**DESCRIPTION OF THE TASK**
Copy each line of the listing where the word "negedge" can be found.

:::::

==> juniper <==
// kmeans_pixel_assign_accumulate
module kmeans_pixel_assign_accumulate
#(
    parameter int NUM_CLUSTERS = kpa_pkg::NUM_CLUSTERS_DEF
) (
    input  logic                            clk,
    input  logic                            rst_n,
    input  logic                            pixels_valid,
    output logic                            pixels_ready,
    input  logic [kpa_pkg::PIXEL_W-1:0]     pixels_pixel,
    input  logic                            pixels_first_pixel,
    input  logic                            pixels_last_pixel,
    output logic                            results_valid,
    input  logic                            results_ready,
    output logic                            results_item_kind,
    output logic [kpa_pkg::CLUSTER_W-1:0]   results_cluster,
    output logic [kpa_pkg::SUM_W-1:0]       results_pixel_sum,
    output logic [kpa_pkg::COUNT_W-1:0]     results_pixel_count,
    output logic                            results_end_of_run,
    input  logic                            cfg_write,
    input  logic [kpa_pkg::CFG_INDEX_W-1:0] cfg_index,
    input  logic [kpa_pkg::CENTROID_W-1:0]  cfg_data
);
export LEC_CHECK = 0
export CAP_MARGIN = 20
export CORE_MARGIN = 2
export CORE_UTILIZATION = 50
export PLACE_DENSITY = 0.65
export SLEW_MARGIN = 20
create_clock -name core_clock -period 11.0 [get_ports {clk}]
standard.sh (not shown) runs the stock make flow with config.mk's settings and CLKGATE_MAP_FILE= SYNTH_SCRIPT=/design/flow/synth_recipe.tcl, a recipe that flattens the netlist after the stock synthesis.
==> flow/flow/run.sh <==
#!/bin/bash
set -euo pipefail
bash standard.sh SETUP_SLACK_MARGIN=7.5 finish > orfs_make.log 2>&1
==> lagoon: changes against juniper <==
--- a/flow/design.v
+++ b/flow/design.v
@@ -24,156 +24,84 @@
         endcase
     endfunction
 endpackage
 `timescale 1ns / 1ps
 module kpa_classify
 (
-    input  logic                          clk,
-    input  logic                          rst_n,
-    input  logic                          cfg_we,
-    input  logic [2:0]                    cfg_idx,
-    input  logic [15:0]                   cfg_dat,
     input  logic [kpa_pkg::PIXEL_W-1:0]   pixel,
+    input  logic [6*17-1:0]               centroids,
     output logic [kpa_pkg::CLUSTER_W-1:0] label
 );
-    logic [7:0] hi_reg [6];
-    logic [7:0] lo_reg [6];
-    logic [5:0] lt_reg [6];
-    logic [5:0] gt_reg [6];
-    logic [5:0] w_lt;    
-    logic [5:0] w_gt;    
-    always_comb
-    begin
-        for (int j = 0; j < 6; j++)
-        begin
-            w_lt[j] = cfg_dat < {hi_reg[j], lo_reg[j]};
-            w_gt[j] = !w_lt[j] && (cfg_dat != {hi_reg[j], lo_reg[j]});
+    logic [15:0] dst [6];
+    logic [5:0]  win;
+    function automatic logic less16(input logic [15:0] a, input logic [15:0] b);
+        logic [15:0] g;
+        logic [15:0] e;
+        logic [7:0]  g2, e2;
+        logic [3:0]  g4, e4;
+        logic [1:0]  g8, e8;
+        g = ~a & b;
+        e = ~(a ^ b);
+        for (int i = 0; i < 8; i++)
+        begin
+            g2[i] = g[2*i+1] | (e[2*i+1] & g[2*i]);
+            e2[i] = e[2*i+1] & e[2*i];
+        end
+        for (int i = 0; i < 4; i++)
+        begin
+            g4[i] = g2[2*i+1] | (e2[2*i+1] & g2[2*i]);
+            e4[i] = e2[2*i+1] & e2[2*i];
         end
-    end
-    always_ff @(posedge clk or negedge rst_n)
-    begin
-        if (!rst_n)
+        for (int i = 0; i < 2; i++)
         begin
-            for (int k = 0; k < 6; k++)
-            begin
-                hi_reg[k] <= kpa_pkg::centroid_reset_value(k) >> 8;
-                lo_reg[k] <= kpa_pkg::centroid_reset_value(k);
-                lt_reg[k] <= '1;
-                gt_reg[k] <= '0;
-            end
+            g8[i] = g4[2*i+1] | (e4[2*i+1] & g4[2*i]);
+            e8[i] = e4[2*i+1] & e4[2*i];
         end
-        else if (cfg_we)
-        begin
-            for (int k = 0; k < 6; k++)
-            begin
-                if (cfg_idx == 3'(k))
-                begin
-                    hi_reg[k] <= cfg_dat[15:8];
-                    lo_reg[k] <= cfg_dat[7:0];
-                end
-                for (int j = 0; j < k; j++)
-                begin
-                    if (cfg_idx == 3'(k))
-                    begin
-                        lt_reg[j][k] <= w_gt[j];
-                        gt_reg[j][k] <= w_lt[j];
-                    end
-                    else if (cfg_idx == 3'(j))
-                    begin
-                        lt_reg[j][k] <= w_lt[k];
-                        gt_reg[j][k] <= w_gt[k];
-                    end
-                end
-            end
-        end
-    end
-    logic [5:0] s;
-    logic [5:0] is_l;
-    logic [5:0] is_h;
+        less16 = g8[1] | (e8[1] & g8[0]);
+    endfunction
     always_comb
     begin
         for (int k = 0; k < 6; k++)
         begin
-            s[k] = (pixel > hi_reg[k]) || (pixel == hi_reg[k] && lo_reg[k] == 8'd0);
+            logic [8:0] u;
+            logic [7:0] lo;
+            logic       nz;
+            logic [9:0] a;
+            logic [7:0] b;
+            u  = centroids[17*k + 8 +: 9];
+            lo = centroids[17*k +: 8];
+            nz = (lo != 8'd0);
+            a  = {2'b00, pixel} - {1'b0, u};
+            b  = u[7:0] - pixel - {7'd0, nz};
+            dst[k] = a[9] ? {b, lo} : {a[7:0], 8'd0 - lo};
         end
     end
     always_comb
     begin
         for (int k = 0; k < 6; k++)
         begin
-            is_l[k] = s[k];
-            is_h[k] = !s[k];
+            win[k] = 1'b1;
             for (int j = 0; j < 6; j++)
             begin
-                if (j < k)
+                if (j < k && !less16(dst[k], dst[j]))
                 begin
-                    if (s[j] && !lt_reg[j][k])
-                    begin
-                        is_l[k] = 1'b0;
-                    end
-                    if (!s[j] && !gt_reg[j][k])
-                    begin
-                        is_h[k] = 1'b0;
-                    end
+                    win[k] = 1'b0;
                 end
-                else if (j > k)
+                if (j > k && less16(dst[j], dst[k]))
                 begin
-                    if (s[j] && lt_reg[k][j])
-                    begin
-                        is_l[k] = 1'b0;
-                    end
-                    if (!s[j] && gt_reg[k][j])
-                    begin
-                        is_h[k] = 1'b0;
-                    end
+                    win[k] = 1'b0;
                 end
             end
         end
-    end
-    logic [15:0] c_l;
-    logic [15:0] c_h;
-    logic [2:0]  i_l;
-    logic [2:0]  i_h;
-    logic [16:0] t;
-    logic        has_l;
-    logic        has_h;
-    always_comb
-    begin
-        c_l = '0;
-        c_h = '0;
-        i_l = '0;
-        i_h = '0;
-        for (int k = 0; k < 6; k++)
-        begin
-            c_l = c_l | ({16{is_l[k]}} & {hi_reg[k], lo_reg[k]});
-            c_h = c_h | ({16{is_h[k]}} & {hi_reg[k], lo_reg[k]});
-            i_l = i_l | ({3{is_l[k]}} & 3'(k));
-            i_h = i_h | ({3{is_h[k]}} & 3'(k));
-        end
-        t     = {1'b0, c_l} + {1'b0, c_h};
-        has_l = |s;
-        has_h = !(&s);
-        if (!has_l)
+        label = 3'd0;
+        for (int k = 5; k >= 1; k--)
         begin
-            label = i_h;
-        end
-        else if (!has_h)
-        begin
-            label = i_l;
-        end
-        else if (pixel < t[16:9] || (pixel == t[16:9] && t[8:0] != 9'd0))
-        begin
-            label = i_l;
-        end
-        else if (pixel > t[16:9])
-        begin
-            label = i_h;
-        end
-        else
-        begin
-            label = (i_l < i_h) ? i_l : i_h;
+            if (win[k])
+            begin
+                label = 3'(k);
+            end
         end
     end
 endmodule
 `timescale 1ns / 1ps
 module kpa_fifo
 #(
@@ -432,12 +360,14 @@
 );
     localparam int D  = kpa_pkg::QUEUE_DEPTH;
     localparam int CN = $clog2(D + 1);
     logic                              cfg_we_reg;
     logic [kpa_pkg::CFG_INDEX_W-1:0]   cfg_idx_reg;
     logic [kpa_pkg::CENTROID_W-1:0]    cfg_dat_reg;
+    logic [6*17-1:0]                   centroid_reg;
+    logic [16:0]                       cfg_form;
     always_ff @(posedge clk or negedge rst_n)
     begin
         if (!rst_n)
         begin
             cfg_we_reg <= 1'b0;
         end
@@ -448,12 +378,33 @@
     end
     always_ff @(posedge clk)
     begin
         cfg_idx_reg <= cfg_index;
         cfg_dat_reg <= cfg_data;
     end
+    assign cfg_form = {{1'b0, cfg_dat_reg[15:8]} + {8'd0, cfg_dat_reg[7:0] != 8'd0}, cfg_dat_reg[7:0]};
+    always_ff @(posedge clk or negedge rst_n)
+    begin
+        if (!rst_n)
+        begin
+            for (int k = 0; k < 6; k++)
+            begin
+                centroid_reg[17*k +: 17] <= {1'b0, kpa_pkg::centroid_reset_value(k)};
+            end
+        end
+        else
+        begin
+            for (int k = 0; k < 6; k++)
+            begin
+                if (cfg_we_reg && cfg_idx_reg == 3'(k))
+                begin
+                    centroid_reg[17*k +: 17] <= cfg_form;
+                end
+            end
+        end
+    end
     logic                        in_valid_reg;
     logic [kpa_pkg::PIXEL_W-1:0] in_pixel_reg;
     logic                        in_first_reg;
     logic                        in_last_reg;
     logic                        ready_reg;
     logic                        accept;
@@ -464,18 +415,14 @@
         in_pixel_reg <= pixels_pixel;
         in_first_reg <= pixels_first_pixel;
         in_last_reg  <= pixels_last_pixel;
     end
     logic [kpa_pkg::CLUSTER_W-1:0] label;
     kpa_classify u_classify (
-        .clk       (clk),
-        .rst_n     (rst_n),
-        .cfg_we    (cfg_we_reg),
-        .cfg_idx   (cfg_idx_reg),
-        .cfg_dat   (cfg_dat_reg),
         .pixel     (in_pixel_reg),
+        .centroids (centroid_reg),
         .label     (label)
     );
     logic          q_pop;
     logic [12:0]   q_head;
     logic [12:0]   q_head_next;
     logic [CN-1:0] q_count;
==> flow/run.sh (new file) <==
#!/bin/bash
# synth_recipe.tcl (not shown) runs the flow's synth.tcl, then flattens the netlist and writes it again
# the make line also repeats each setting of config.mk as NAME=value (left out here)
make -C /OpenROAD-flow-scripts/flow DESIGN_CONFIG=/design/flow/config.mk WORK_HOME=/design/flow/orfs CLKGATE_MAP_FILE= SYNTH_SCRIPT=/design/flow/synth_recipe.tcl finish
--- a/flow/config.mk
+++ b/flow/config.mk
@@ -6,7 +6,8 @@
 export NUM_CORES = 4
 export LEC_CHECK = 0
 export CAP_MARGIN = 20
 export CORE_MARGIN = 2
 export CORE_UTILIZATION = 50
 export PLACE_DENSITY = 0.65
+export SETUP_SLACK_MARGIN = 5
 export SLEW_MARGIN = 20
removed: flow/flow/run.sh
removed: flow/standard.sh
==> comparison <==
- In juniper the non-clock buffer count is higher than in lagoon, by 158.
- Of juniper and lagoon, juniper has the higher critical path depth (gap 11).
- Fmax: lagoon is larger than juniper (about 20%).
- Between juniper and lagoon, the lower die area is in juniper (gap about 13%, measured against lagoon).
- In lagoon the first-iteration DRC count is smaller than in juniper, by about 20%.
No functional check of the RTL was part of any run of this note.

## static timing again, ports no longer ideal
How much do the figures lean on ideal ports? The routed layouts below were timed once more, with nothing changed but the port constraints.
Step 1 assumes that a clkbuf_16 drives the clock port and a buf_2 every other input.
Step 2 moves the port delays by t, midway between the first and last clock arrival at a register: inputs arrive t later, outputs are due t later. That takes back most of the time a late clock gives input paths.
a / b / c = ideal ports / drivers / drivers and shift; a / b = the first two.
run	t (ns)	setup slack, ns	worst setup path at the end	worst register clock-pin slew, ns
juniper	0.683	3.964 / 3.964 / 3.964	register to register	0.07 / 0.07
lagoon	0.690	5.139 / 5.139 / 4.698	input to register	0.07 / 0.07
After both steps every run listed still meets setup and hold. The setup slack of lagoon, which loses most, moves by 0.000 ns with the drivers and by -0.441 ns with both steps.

:::::

**RESULT OF THIS EXERCISE**
-    always_ff @(posedge clk or negedge rst_n)
     always_ff @(posedge clk or negedge rst_n)
+    always_ff @(posedge clk or negedge rst_n)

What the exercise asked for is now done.